Clear job - descriptions, responsibilities and working guidelines for both medical and non - medical personnel are crucial. If job - descriptions and tasks are not clear to the personnel, problems will inevitably arise.

Proper training of both medical and non - medical personnel is essential, before starting the programme. It is better to delay the opening of the centre for some days, until personnel are properly prepared. Continuous on - the - job training and regular formal training sessions for upgrading skills is necessary (see Ref. 11). It is essential to have a good supervision system. This will ensure that, on one hand, trained personnel will keep an adequate level of performance and, on the other hand, it will allow the identification of training needs.

When planning for personnel requirements, do not forget to schedule rest days.

Pharmacy (basic drugs)

Pharmacy requirements are for TFPs:

- Ringer's lactate or Hartmann solution
- ORS (sachet per 1000 ml)*
- Antibiotics (ampicillin, cotrimoxazole) (see Essential Drugs Guidelines, Ref. 8)
- Mebendazole (100 mg tab)*
- Metronidazole (250 mg tab)
- Chloroquine (100 mg tab or 150 mg tab, depending on the national protocol)*
- Vitamin A (200,000 IU cap)*
- Ferrous sulphate (200 mg tab) + folic acid (0,25 mg)*
- Folic acid (5 mg tab)*
- Mineral and vitamin <<cocktails>>
- Potassium chloride (powder) (If no mineral mix available.)
- Vitamin C, B. and multivitamins*
- Measles immunization materials: vaccines, cold chain (fridge in hospital and coolboxes)*
- Aspirin* (300 mg or 500 mg)
- Paracetamol* (100 mg)
- Nystatin (250,000 IU)
- Quinine (200 or 300 mg, depending on the national protocol)
- Benzyl Benzoate* (25%)
- Tetracycline eye ointment* (1%)
- Chlorexydine / Cetrimide*
- Zinc Oxide cream

* may also be required for SFPs

Follow-up of defaulters

Through careful registration in the attendance register, and a clear definition of a defaulter (absence during two consecutive days), defaulters can be detected immediately. Home - visits by the nutrition outreach workers should be scheduled to follow up defaulters.
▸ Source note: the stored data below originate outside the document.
`src/rtl/even_check_arbiter.sv`:
```
// even_check_arbiter
//   Round-robin arbiter sharing one even-value detector among N requesters.
//   The winning operand is captured into a one-deep result register and
//   presented with its requester id on a valid/ready port. Even results
//   are counted as they are consumed; the count saturates at all-ones.
// Ports
//   clk        rising-edge clock
//   rst_b      asynchronous active-low reset
//   req        per-requester operand valid
//   data       operand i on data[i*W +: W]; bit 0 is the parity bit
//   gnt        one-hot accept pulse (combinational); operand captured this edge
//   out_valid  result register holds an unconsumed result
//   out_rdy    consumer accepts when out_valid && out_rdy
//   out_f      1 = captured operand even
//   out_id     requester index of the held result
//   out_data   captured operand
//   even_cnt   saturating count of consumed even results
module even_check_arbiter #(
    parameter int N    = 4,
    parameter int W    = 3,
    parameter int CNTW = 8,
    localparam int IDW = $clog2(N)
) (
    input  logic            clk,
    input  logic            rst_b,
    input  logic [N-1:0]    req,
    input  logic [N*W-1:0]  data,
    output logic [N-1:0]    gnt,
    output logic            out_valid,
    input  logic            out_rdy,
    output logic            out_f,
    output logic [IDW-1:0]  out_id,
    output logic [W-1:0]    out_data,
    output logic [CNTW-1:0] even_cnt
);

    typedef enum logic {IDLE = 1'b0, FULL = 1'b1} state_t;

    state_t         state_q, state_d;
    logic [IDW-1:0] rr_ptr;
    logic           can_accept;
    logic           grant_any;
    logic [IDW-1:0] grant_idx;
    logic [W-1:0]   ops [N];

    genvar gi;
    generate
        for (gi = 0; gi < N; gi++) begin : g_unpack
            assign ops[gi] = data[gi*W +: W];
        end
    endgenerate

    // A slot opens either when empty or when the held result leaves this cycle.
    assign can_accept = (state_q == IDLE) || (out_valid && out_rdy);

    // Scan from rr_ptr upward with wrap; first set request wins. The grant is
    // forced off while reset is asserted so no spurious pulse escapes.
    always_comb begin
        logic [IDW:0] sum;
        logic [IDW-1:0] idx;
        grant_any = 1'b0;
        grant_idx = '0;
        sum       = '0;
        idx       = '0;
        for (int k = 0; k < N; k++) begin
            sum = {1'b0, rr_ptr} + (IDW+1)'(k);
            if (sum >= (IDW+1)'(N))
                sum = sum - (IDW+1)'(N);
            idx = sum[IDW-1:0];
            if (!grant_any && req[idx]) begin
                grant_any = 1'b1;
                grant_idx = idx;
            end
        end
        if (!(can_accept && rst_b)) begin
            grant_any = 1'b0;
            grant_idx = '0;
        end
    end

    // State register
    always_ff @(posedge clk or negedge rst_b) begin
        if (!rst_b) state_q <= IDLE;
        else        state_q <= state_d;
    end

    // Next state
    always_comb begin
        state_d = state_q;
        if (grant_any)
            state_d = FULL;
        else if (state_q == FULL && out_rdy)
            state_d = IDLE;
    end

    // Outputs
    always_comb begin
        gnt       = grant_any ? (N'(1) << grant_idx) : '0;
        out_valid = (state_q == FULL);
    end

    // Result register, pointer and counter
    always_ff @(posedge clk or negedge rst_b) begin
        if (!rst_b) begin
            out_f    <= 1'b0;
            out_id   <= '0;
            out_data <= '0;
            rr_ptr   <= '0;
            even_cnt <= '0;
        end else begin
            if (grant_any) begin
                out_data <= ops[grant_idx];
                out_f    <= ~ops[grant_idx][0];
                out_id   <= grant_idx;
                rr_ptr   <= (grant_idx == IDW'(N-1)) ? '0 : grant_idx + IDW'(1);
            end
            if (out_valid && out_rdy && out_f && (even_cnt != '1))
                even_cnt <= even_cnt + CNTW'(1);
        end
    end

endmodule
```
`config.mk`:
```
export PLATFORM = sky130hd
export DESIGN_NAME = even_check_arbiter
export DESIGN_NICKNAME = d
export VERILOG_FILES = /design/src/rtl/even_check_arbiter.sv
export SDC_FILE = /design/constraint.sdc
export NUM_CORES = 1
export LEC_CHECK = 0
export CAP_MARGIN = 20
export CORE_ASPECT_RATIO = 0.8
export CORE_MARGIN = 1
export CORE_UTILIZATION = 46
export DETAILED_ROUTE_END_ITERATION = 12
export GPL_TIMING_DRIVEN = 0
export PLACE_DENSITY = 0.88
export SLEW_MARGIN = 25
export SYNTH_ARGS = -nofsm -noshare
export SYNTH_HDL_FRONTEND = slang
export SYNTH_SLANG_ARGS = --single-unit
export TNS_END_PERCENT = 30
```
`constraint.sdc`:
```
create_clock -name clk -period 8.05 [get_ports clk]
set_clock_uncertainty 0.2 [all_clocks]
set_input_delay 2.415 -clock clk [delete_from_list [all_inputs] [get_ports clk]]
set_output_delay 2.415 -clock clk [all_outputs]
set_load 0.01 [all_outputs]
```
# After elaboration in Yosys (flattened, before gate mapping)
# Cells that the tools add are included.
[totals]
regBits = 17
latch_bits = 0
ramBits = 0
mem_bits_ro = 0
input_bits = 19
output_inout_bits = 19
wordCells = 71
mem_count = 0
[op_classes]
n_addsub = 9
mul = 0
div_mod_pow = 0
order_cmp = 9
n_eq_ne = 2
shifts = 1
n_mux = 29
bitwise = 3
n_reduce_logical = 12
[ops]
columns = ["op", "n"]
rows = [
  ["$mux 2", 10],
  ["$ge 3x3->1 const B", 4],
  ["$lt 2x3->1 const B", 4],
  ["$mux 1", 11],
  ["$add 8x1->8 const B", 1],
  ["$bmux 1 s2", 4],
  ["$ne 8x8->1 const B", 1],
  ["$sub 2x1->2 const B", 4],
  ["$logic_and 1x1->1", 7],
  ["$add 2x2->3 const B", 2],
  ["$bmux 3 s2", 1],
  ["$mux 3", 2],
  ["$mux 4", 1],
  ["$shl 1x2->4 const A", 1],
  ["$add 2x1->3 const B", 1],
  ["$ge 2x3->1 const B", 1],
  ["$logic_not 1->1", 3],
  ["$not 2->3", 1],
  ["$add 2x1->2 const B", 1],
  ["$eq 2x2->1 const B", 1],
  ["$not 1->1", 2],
  ["$reduce_bool 2->1", 1],
  ["$logic_or 1x1->1", 1],
]

# Longest topological paths before layout
# Gate-level depths: netlist (run 1).
[depth]
word_depth = 20
ltp_mapped = 9
depth_no_buf = 8

# Worst setup path before layout (run 1)
# No wires, ideal clock.
[synth_path]
path_kind = "input to output"
start = "in req[3]"
end = "out gnt[1]"
t_arrival_ps = 3502
t_required_ps = 5435
setup_slack_ps = 1933
cell_stages = 8
n_path_buf = 1
cell_sequence = "nand2b_1 > a21o_1 > and3_1 > buf_4 > nand2_1 > inv_1 > ha_1 > and2_1"
[synth_between]
elab_chain_cells = 15
elab_cells_between_ends = 26
classes_between = "shift: 1; mux: 19; reduce/logical: 6"
[synth_lines]
columns = ["item", "line", "rtl"]
rows = [
  ["start, declared", "26", "input logic [N-1:0] req,"],
  ["$bmux 1 s2", "70", "if (!grant_any && req[idx]) begin"],
  ["$mux 1 (implied by the code)", "70", ""],
  ["$mux 1", "70", ""],
  ["$logic_not 1->1", "70", ""],
  ["$logic_and 1x1->1", "70", ""],
  ["$mux 1", "70", ""],
  ["$logic_not 1->1", "70", ""],
  ["$logic_and 1x1->1", "70", ""],
  ["$mux 1", "70", ""],
  ["$logic_not 1->1", "70", ""],
  ["$logic_and 1x1->1", "70", ""],
  ["$mux 2 (*)", "70", ""],
  ["$mux 2 (*)", "75", "if (!(can_accept && rst_b)) begin"],
  ["named net grant_idx[0]", "43", "logic [IDW-1:0] grant_idx;"],
  ["$shl 1x2->4 (*)", "98", "gnt = grant_any ? (N'(1) << grant_idx) : '0;"],
  ["$mux 4 (*)", "98", ""],
  ["end, declared", "28", "output logic [N-1:0] gnt,"],
]
# The timed path passes the listed nets; every way through them passes the cells marked *. The select of a mux whose other input is x is not followed.

# Worst setup path after layout (run 1)
[layout_path]
start = "in rst_b"
end = "out gnt[1]"
[layout_between]
elab_chain_cells = 4
elab_cells_between_ends = 5
classes_between = "shift: 1; mux: 3; reduce/logical: 1"
[layout_lines]
columns = ["item", "line", "rtl"]
rows = [
  ["start, declared", "25", "input logic rst_b,"],
  ["$logic_and 1x1->1", "75", ""],
  ["$mux 2", "75", ""],
  ["named net grant_idx[0]", "43", ""],
  ["$shl 1x2->4", "98", ""],
  ["$mux 4", "98", ""],
]
# The timed path passes the listed nets, and every way through them passes these cells.

==> metrics.md, run 1 <==
| Metric | Value |
|---|---|
| Worst Path Arrival | 4.93 ns |
| Area Overhead vs Synth | 43.4% |
| Number of core rows | 14 |
| Area share of and/or/nand/nor cells after synthesis | 0.247 |
| Initial Util | 0.505 |
| Final #Nets | 160 |
| Sw Ratio | 0.350 |
| Via-to-Cell Ratio | 5.41 |
| Die height | between 40 and 50 um |
| PortBufs | 37 |
| Congestion Overflow GR | 0 |
| Post-Synth XOR/XNOR Area | 0.0624 |
| Final instance area | ~0.0014 mm2 |
| Slowest cell on crit path | clkdlybuf4s50_1 |
| Async SR Flop Fraction | 1.00 |
| Share of cells above drive strength 1 | 0.0963 |
| Routed wire per std cell | between 10 and 15 um |
| Worst setup EP type | output pin |
| Power Dens Cells | 226 mW/mm2 |
| Peak VDD IR | 0.000156 V |
| Worst-Margin Slew | 0.759 ns |
| Worst-skew pair later-pin latency | 0.30 ns |
| Adder-Cell Fraction of Synth Area | 0.0637 |
| Top Family by Delay on Critical Path | buffers and inverters |
| Area leader, netlist | dfrtp_1 |
| Pint | 207 uW |
| Cts bufs inserted | 3 |
| Syn. warnings | 0 |
| Synth Instances | 94 |
| Initial antenna violation count | 0 |
| CTS resizes | 0 |
| Synthesis-stage register bit count | 17 |
| Clk sinks | 17 |
| H-tree Lvls | 1 |
| Count of pins over their slew limit | 0 |
| Final WL | around 2300 um |
| Core area | about 0.0019 mm2 |
| Top FF cell, synth | dfrtp_1 |
| Placed wire-length estimate | 1890 um |
| Initial detailed-routing violation count | 13 |
| Max Cap Viol | 0 |
| Post-Route Setup TNS | 0 ns |
| Placed inst area | 0.00138 mm2 |
| CTS max path bufs | 2 |
| Largest family of logic cells by synthesized area | simple AND/OR/NAND/NOR gates |
| Post-synth EDFFs | 0 |
| Drt drc | 0 |
| Diode count | 0 |
| Die area | about 0.0023 mm2 |
| CP max FO | 19 |
| CTS Hold Bufs | 0 |
| Core Util, Final | 0.725 |
| First-pass GRT wire length | 3800 um |
| Final period utilization | 0.938 |
| Leakage | 0.000620 uW |
| IO Pins | 38 |
| Worst Path Required | 5.43 ns |
| Sequential share of the synthesized area | 0.433 |
| Switching Power | 111 uW |
| Clock share of power | 0.150 |
| Multiplexer area fraction after synthesis | 0.0624 |
| Post-DRT Antenna Nets | 0 |
| Vias in the first global route | 880 |
| Fin. Hold Viols | 0 |
| CTS tree | built |
| F_max | between 100 and 150 MHz |
| Via count | 860 |
| Final Setup Violations | 0 |
| Mapped Nets | 118 |
| Total power | 318 uW |
| Compound-gate portion of the synthesized area | 0.108 |
| Fraction of power consumed by sequential logic | 0.417 |
| Rel. slew slack | 0.492 |
| Combinational group share of total power | 0.434 |
| Clock Pin Slew Worst Setup and Hold Paths | 0.09 ns |
| Filler cells | 159 |
| Initial DRT Pass Iterations | 4 |
| Critical path, cell by cell | clkdlybuf4s50_1 -> nand2_1 -> nor2_1 -> nand2_1 -> inv_1 -> ha_1 -> and2_1 -> clkdlybuf4s50_1 |
| Status | finished, final reports clean |
| GP Congestion | roughly 0.79 |
| CP startpoint kind | input port |
| Area contributors post-synth | dfrtp_1 43%, ha_1 6.4%, mux2i_1 5.1% |
| Cell Area, Synth | 982 um2 |
| CP Class | in -> out |
| Worst hold path class | reg -> reg |
| Postcts setup bufs | 0 |
| RSZ-0062 raised after global routing | no |
| Pin count of the biggest net entering global routing | 20 |
| Most frequent cells after synthesis | 17 x dfrtp_1, 10 x nand2_1, 6 x nor2_1 |
| Mean Syn Cell Area | 10.4 um2 |
| Clk root buf | clkbuf_4 |
| GRT Total Usage | 0.235 |
| Critical path buffers and inverters | 3 |
| Max incr delay on CP | 0.96 ns |
| Area fraction of the dominant cell type after synthesis | 0.433 |
| Fin Hold WS | 0.305 ns |
| Top-count cell post-synth | dfrtp_1 |
| Library cells used by synthesis | 37 |
| Chip Width | 53.7 um |
| Shortest period the worst path allows | 7.55 ns |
· Do not reprimand mothers: try to find out the reason for drop - out; they may have very good reasons (work, other sick family members). Or mothers may not attend because their children fall sick in which case it is essential to convince the mother of the importance to come to the feeding centre with the child. Sometimes a solution can be found with the help of the community.

· A frequent reason for drop - out is because mothers do not feel comfortable in the feeding centre and lose motivation to attend. Proper accommodation (i.e. shelter from the sun and rain, clean latrines with adequate privacy and adequate food and water), a friendly atmosphere and continuous explanation to the mother on the course of treatment are essential in preventing drop - outs.

· Another reason for drop - out from the programme may be that the mothers do not like the food offered to them in the centre (HEM, porridge). The provision of food, cooking materials and fuel to mothers to prepare their own meals might make daily attendance to the programme more attractive. Moreover, provision of foods can provide an opportunity for nutrition education.

· If the reason for drop - out is the death of the child, it is important to include that child in mortality surveillance figures.